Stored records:
========

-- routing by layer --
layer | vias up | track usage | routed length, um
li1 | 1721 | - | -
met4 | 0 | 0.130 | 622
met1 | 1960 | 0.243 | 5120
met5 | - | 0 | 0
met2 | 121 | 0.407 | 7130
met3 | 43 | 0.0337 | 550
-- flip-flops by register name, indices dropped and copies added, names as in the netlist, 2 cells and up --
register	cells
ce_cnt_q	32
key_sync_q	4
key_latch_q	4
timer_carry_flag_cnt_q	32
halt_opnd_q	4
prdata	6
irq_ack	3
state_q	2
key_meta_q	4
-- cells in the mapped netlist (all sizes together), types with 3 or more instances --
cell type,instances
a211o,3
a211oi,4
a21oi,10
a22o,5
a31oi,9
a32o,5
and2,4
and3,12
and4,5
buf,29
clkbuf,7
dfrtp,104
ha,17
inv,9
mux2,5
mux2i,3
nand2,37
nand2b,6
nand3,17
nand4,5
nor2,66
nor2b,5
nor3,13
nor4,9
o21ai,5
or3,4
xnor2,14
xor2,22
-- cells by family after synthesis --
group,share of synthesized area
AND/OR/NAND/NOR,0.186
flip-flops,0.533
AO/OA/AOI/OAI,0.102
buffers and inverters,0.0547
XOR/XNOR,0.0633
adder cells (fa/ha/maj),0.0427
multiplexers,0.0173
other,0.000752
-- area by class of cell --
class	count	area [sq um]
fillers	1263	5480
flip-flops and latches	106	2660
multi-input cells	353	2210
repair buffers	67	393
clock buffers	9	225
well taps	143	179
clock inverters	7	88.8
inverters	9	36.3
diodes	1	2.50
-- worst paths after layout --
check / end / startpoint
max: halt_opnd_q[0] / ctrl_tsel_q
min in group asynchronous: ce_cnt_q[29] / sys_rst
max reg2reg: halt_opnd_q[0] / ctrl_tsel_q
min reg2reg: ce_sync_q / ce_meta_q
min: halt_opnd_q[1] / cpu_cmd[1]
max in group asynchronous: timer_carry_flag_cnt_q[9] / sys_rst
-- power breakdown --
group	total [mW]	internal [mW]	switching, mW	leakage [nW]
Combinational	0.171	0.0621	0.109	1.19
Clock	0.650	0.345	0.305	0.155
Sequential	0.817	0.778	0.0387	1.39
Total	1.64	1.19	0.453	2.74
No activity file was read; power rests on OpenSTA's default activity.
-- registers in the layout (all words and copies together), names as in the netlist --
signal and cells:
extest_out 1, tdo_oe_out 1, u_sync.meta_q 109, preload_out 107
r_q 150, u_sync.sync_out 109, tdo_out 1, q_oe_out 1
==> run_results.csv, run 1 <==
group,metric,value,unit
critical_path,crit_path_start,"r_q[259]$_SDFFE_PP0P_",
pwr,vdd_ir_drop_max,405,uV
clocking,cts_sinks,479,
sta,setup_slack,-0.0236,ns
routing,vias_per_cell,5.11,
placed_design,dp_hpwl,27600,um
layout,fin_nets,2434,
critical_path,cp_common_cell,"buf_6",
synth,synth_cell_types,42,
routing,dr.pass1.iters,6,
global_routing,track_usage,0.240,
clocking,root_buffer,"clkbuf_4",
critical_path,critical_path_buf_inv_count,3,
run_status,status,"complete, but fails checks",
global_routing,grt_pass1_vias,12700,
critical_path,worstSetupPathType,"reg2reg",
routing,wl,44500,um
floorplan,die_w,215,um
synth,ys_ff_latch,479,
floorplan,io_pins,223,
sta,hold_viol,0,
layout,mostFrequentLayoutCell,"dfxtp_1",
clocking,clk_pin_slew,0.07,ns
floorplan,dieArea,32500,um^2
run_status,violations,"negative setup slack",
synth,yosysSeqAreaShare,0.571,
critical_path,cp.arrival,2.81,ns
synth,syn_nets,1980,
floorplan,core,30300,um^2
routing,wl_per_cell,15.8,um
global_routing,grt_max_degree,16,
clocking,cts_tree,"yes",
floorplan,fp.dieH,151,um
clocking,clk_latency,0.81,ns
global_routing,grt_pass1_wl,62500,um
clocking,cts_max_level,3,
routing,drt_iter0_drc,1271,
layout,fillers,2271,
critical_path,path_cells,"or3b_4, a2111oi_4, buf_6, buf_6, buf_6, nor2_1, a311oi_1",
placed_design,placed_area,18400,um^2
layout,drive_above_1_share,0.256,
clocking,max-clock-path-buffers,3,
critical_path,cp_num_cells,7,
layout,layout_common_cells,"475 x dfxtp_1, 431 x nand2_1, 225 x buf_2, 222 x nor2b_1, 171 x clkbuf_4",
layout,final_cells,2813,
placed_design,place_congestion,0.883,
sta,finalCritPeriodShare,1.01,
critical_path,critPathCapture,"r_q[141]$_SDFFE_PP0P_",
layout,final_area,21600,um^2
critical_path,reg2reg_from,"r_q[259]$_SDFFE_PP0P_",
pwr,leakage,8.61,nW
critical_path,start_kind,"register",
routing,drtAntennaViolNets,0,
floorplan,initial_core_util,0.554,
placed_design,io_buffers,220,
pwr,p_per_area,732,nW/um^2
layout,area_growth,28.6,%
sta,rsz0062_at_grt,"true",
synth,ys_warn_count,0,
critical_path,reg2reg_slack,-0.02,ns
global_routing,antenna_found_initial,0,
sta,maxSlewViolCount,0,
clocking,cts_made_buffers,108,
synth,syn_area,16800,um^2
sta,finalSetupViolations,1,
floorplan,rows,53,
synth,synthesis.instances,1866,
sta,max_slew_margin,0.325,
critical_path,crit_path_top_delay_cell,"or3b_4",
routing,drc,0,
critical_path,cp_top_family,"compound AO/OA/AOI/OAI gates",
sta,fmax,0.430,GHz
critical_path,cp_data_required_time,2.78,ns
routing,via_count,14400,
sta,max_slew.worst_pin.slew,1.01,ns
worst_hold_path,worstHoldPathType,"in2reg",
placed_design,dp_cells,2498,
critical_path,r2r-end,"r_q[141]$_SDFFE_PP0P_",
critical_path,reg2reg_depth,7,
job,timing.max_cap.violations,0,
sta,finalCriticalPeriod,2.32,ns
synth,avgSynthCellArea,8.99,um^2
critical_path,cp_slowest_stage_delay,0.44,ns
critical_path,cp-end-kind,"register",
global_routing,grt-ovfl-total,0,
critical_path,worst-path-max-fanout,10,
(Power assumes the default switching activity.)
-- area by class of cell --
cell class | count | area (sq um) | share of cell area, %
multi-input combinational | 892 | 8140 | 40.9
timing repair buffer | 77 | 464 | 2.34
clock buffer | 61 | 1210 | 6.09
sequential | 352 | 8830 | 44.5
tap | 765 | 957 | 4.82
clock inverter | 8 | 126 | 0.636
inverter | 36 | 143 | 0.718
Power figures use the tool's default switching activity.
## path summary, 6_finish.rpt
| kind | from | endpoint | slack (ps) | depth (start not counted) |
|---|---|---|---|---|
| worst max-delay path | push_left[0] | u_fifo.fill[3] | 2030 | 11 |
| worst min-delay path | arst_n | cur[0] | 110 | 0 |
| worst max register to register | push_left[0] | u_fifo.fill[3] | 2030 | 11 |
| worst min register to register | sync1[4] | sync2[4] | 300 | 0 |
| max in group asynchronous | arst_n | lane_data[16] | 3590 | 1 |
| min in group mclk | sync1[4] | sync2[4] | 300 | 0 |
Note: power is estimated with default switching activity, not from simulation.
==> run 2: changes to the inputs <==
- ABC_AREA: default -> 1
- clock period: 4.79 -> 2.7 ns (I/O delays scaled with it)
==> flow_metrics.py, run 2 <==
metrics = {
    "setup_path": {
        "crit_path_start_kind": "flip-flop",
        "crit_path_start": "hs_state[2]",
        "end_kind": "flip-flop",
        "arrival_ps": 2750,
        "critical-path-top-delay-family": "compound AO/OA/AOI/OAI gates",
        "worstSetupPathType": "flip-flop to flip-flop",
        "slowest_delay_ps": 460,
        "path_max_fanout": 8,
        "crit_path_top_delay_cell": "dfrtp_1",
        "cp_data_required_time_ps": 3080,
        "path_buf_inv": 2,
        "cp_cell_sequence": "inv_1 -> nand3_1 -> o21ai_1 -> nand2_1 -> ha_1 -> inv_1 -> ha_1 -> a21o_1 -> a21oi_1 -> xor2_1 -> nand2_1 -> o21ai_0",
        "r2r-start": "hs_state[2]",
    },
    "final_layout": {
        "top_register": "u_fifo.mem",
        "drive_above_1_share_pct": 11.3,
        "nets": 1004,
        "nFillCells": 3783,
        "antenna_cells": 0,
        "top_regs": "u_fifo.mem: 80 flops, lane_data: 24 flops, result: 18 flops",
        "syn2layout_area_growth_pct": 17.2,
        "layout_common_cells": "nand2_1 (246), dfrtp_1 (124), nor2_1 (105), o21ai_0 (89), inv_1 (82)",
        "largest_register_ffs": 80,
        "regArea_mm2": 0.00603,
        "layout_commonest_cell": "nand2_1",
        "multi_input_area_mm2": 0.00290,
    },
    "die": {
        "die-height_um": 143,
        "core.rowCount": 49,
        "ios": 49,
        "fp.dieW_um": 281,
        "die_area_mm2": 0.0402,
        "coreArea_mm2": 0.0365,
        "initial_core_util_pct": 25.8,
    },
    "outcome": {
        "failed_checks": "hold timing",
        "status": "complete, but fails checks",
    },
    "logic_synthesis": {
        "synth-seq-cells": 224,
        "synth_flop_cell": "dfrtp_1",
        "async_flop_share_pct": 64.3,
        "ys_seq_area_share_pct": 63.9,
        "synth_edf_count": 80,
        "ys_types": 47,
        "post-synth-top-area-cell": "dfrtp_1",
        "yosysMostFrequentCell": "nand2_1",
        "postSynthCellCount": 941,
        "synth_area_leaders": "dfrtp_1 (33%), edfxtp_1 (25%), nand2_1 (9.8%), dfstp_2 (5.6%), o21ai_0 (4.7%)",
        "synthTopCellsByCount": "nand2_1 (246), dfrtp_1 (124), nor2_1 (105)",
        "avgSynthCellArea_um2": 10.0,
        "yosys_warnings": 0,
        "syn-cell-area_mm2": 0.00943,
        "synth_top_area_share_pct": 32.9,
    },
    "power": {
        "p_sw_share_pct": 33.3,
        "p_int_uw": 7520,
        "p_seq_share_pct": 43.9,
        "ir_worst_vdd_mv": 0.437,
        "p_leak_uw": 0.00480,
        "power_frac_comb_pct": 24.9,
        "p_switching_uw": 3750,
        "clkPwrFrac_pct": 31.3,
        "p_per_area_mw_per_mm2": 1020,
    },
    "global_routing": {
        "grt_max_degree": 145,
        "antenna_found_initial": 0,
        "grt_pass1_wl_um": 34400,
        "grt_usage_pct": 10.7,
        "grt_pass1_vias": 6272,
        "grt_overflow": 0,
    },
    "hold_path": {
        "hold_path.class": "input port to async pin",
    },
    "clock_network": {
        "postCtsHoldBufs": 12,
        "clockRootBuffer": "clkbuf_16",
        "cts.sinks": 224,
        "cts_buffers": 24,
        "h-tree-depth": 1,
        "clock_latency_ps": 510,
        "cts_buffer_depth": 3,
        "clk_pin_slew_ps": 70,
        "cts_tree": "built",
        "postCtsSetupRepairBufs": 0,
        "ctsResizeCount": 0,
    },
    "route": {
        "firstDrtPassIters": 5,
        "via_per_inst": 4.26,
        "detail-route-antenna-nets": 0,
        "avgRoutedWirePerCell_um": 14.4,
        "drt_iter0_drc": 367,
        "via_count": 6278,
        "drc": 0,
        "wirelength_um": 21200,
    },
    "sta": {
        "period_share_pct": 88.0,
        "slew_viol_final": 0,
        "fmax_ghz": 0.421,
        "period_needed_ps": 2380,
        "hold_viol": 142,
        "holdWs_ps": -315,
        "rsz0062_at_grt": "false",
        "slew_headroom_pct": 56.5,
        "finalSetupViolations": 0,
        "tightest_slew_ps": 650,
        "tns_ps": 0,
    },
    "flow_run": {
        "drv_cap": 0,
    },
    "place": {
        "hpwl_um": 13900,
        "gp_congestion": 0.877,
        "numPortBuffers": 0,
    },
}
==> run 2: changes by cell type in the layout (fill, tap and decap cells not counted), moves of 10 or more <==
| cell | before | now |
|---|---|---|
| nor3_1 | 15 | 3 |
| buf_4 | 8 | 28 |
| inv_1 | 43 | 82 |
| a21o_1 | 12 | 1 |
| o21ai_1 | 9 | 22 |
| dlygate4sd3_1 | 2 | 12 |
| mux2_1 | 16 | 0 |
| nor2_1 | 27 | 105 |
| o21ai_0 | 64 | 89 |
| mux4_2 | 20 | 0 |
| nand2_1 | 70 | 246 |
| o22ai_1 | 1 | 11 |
**src/shared/evt_force_pkg.sv**
```systemverilog
package evt_force_pkg;
   localparam int ADDR_W = 4;
   localparam int DATA_W = 16;
   // register indices (req.addr carries the index itself, not a byte address)
   localparam logic [ADDR_W-1:0] SEL_IDX = 4'h0;
   localparam logic [ADDR_W-1:0] FLAG_IDX = 4'h1;
   localparam logic [ADDR_W-1:0] CLEAR_IDX = 4'h2;
   localparam logic [ADDR_W-1:0] FORCE_IDX = 4'h3;
   localparam logic [ADDR_W-1:0] IRQ_STAT_IDX = 4'h4;
   localparam logic [ADDR_W-1:0] IRQ_MASK_IDX = 4'h5;
   // field positions shared by selection, flag, clear and force registers
   localparam int INT_BIT = 0;
   localparam int CTA_BIT = 2;
   localparam int CTB_BIT = 3;
   localparam logic [DATA_W-1:0] FIELD_MASK = 16'h000d;
   localparam logic [DATA_W-1:0] SEL_RESET = 16'h0000;
   localparam logic [DATA_W-1:0] FLAG_RESET = 16'h0000;
   localparam logic [DATA_W-1:0] MASK_RESET = 16'h0000;
   localparam logic [DATA_W-1:0] UNMAPPED_READ = 16'h0000;

   typedef struct packed {
      logic [ADDR_W-1:0] addr;
      logic [DATA_W-1:0] wdata;
      logic wr;
      logic rd;
   } reg_req_t;

   typedef struct packed {
      logic cta;
      logic ctb;
      logic irq;
   } trig_out_t;
endpackage : evt_force_pkg

```
**src/core/event_trigger_force_logic.sv**
```systemverilog
// Notes on behaviour
// force bit 3 pulses trigger B only when B is enabled in selection.
// force bit 3 always sets the B latched flag.
// force bit 2 pulses trigger A only when A is enabled in selection.
// force bit 2 always sets the A latched flag.
// force bit 0 raises the interrupt only when enabled in selection.
// force bit 0 always sets the interrupt latched flag.
// writing 0 to a force bit does nothing; force bits read 0.
// force bits 15..4 and 1 are reserved with no function.
// software masks, initialises, clears stale flags, then unmasks, in that order.
// while interrupt flag set, no new interrupt; one event held pending.
// clear bit 0 write 1 clears interrupt flag; 0 ignored; reads 0.
// conversion triggers keep pulsing while their flags remain set.
// forced trigger pulse is one clock, same gate as natural event.
//
// The address-and-strobe port and the address map were left to the implementer.
module event_trigger_force_logic (
   input wire logic clk,
   input wire logic rstn,
   input wire evt_force_pkg::reg_req_t req,
   output evt_force_pkg::trig_out_t trig,
   output logic [evt_force_pkg::DATA_W-1:0] rdata,
   input wire logic int_event,
   input wire logic cta_event,
   input wire logic ctb_event,
   output logic irq
);
   import evt_force_pkg::*;

   logic [DATA_W-1:0] sel_q, sel_d;
   logic [DATA_W-1:0] flag_q, flag_d;
   logic [DATA_W-1:0] stat_q, stat_d;
   logic [DATA_W-1:0] mask_q, mask_d;
   logic [DATA_W-1:0] rdata_q, rdata_d;
   logic pend_q, pend_d;
   trig_out_t trig_q, trig_d;
   logic frc_wr, clr_wr;
   logic int_ev, cta_ev, ctb_ev;
   logic int_fire;

   assign frc_wr = req.wr && req.addr == FORCE_IDX;
   assign clr_wr = req.wr && req.addr == CLEAR_IDX;

   // forced and natural events merge before gating; reserved force bits unused
   assign int_ev = int_event || (frc_wr && req.wdata[INT_BIT]);
   assign cta_ev = cta_event || (frc_wr && req.wdata[CTA_BIT]);
   assign ctb_ev = ctb_event || (frc_wr && req.wdata[CTB_BIT]);

   // interrupt leaves only when enabled and flag clear (pending or new event)
   assign int_fire = sel_q[INT_BIT] && !flag_q[INT_BIT] && (int_ev || pend_q);

   always_comb begin
      sel_d = sel_q;
      mask_d = mask_q;
      flag_d = flag_q;
      pend_d = pend_q;
      trig_d = '{cta: 1'b0, ctb: 1'b0, irq: 1'b0};
      if (req.wr && req.addr == SEL_IDX) begin
         sel_d = req.wdata & FIELD_MASK;
      end
      if (req.wr && req.addr == IRQ_MASK_IDX) begin
         mask_d = req.wdata & FIELD_MASK;
      end
      // clear first so a same-cycle event wins
      if (clr_wr) begin
         flag_d = flag_q & ~(req.wdata & FIELD_MASK);
         if (req.wdata[INT_BIT]) begin
            pend_d = pend_q;
         end
      end
      trig_d.cta = cta_ev && sel_q[CTA_BIT];
      trig_d.ctb = ctb_ev && sel_q[CTB_BIT];
      if (cta_ev) begin
         flag_d[CTA_BIT] = 1'b1;
      end
      if (ctb_ev) begin
         flag_d[CTB_BIT] = 1'b1;
      end
      if (int_fire) begin
         trig_d.irq = 1'b1;
         flag_d[INT_BIT] = 1'b1;
         pend_d = pend_q && int_ev;
      end else if (int_ev) begin
         flag_d[INT_BIT] = 1'b1;
         if (flag_q[INT_BIT] && sel_q[INT_BIT]) begin
            pend_d = 1'b1;
         end
      end
   end

   always_ff @(posedge clk or negedge rstn) begin
      if (!rstn) begin
         sel_q <= SEL_RESET;
         mask_q <= MASK_RESET;
         flag_q <= FLAG_RESET;
         pend_q <= 1'b0;
         trig_q <= '{cta: 1'b0, ctb: 1'b0, irq: 1'b0};
      end else begin
         sel_q <= sel_d;
         mask_q <= mask_d;
         flag_q <= flag_d;
         pend_q <= pend_d;
         trig_q <= trig_d;
      end
   end

   assign trig = trig_q;

   // sticky status: set by output events, cleared by reading, set wins
   always_comb begin
      stat_d = stat_q;
      if (req.rd && req.addr == IRQ_STAT_IDX) begin
         stat_d = '0;
      end
      if (trig_q.irq) begin
         stat_d[INT_BIT] = 1'b1;
      end
      if (trig_q.cta) begin
         stat_d[CTA_BIT] = 1'b1;
      end
      if (trig_q.ctb) begin
         stat_d[CTB_BIT] = 1'b1;
      end
   end

   always_ff @(posedge clk or negedge rstn) begin
      if (!rstn) begin
         stat_q <= FLAG_RESET;
      end else begin
         stat_q <= stat_d;
      end
   end

   assign irq = |(stat_q & mask_q);

   // read port; clear and force read as zero
   always_comb begin
      rdata_d = '0;
      if (req.rd) begin
         unique case (req.addr)
            SEL_IDX: rdata_d = sel_q;
            FLAG_IDX: rdata_d = flag_q;
            CLEAR_IDX: rdata_d = '0;
            FORCE_IDX: rdata_d = '0;
            IRQ_STAT_IDX: rdata_d = stat_q;
            IRQ_MASK_IDX: rdata_d = mask_q;
            default: rdata_d = UNMAPPED_READ;
         endcase
      end
   end

   always_ff @(posedge clk or negedge rstn) begin
      if (!rstn) begin
         rdata_q <= '0;
      end else begin
         rdata_q <= rdata_d;
      end
   end

   assign rdata = rdata_q;
endmodule : event_trigger_force_logic

```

========

Retype exactly, and only, the lines above from the one where "global_routing,grt_pass1_wl,62500,um" occurs up to and including the one where "## path summary, 6_finish.rpt" occurs.

global_routing,grt_pass1_wl,62500,um
clocking,cts_max_level,3,
routing,drt_iter0_drc,1271,
layout,fillers,2271,
critical_path,path_cells,"or3b_4, a2111oi_4, buf_6, buf_6, buf_6, nor2_1, a311oi_1",
placed_design,placed_area,18400,um^2
layout,drive_above_1_share,0.256,
clocking,max-clock-path-buffers,3,
critical_path,cp_num_cells,7,
layout,layout_common_cells,"475 x dfxtp_1, 431 x nand2_1, 225 x buf_2, 222 x nor2b_1, 171 x clkbuf_4",
layout,final_cells,2813,
placed_design,place_congestion,0.883,
sta,finalCritPeriodShare,1.01,
critical_path,critPathCapture,"r_q[141]$_SDFFE_PP0P_",
layout,final_area,21600,um^2
critical_path,reg2reg_from,"r_q[259]$_SDFFE_PP0P_",
pwr,leakage,8.61,nW
critical_path,start_kind,"register",
routing,drtAntennaViolNets,0,
floorplan,initial_core_util,0.554,
placed_design,io_buffers,220,
pwr,p_per_area,732,nW/um^2
layout,area_growth,28.6,%
sta,rsz0062_at_grt,"true",
synth,ys_warn_count,0,
critical_path,reg2reg_slack,-0.02,ns
global_routing,antenna_found_initial,0,
sta,maxSlewViolCount,0,
clocking,cts_made_buffers,108,
synth,syn_area,16800,um^2
sta,finalSetupViolations,1,
floorplan,rows,53,
synth,synthesis.instances,1866,
sta,max_slew_margin,0.325,
critical_path,crit_path_top_delay_cell,"or3b_4",
routing,drc,0,
critical_path,cp_top_family,"compound AO/OA/AOI/OAI gates",
sta,fmax,0.430,GHz
critical_path,cp_data_required_time,2.78,ns
routing,via_count,14400,
sta,max_slew.worst_pin.slew,1.01,ns
worst_hold_path,worstHoldPathType,"in2reg",
placed_design,dp_cells,2498,
critical_path,r2r-end,"r_q[141]$_SDFFE_PP0P_",
critical_path,reg2reg_depth,7,
job,timing.max_cap.violations,0,
sta,finalCriticalPeriod,2.32,ns
synth,avgSynthCellArea,8.99,um^2
critical_path,cp_slowest_stage_delay,0.44,ns
critical_path,cp-end-kind,"register",
global_routing,grt-ovfl-total,0,
critical_path,worst-path-max-fanout,10,
(Power assumes the default switching activity.)
-- area by class of cell --
cell class | count | area (sq um) | share of cell area, %
multi-input combinational | 892 | 8140 | 40.9
timing repair buffer | 77 | 464 | 2.34
clock buffer | 61 | 1210 | 6.09
sequential | 352 | 8830 | 44.5
tap | 765 | 957 | 4.82
clock inverter | 8 | 126 | 0.636
inverter | 36 | 143 | 0.718
Power figures use the tool's default switching activity.
## path summary, 6_finish.rpt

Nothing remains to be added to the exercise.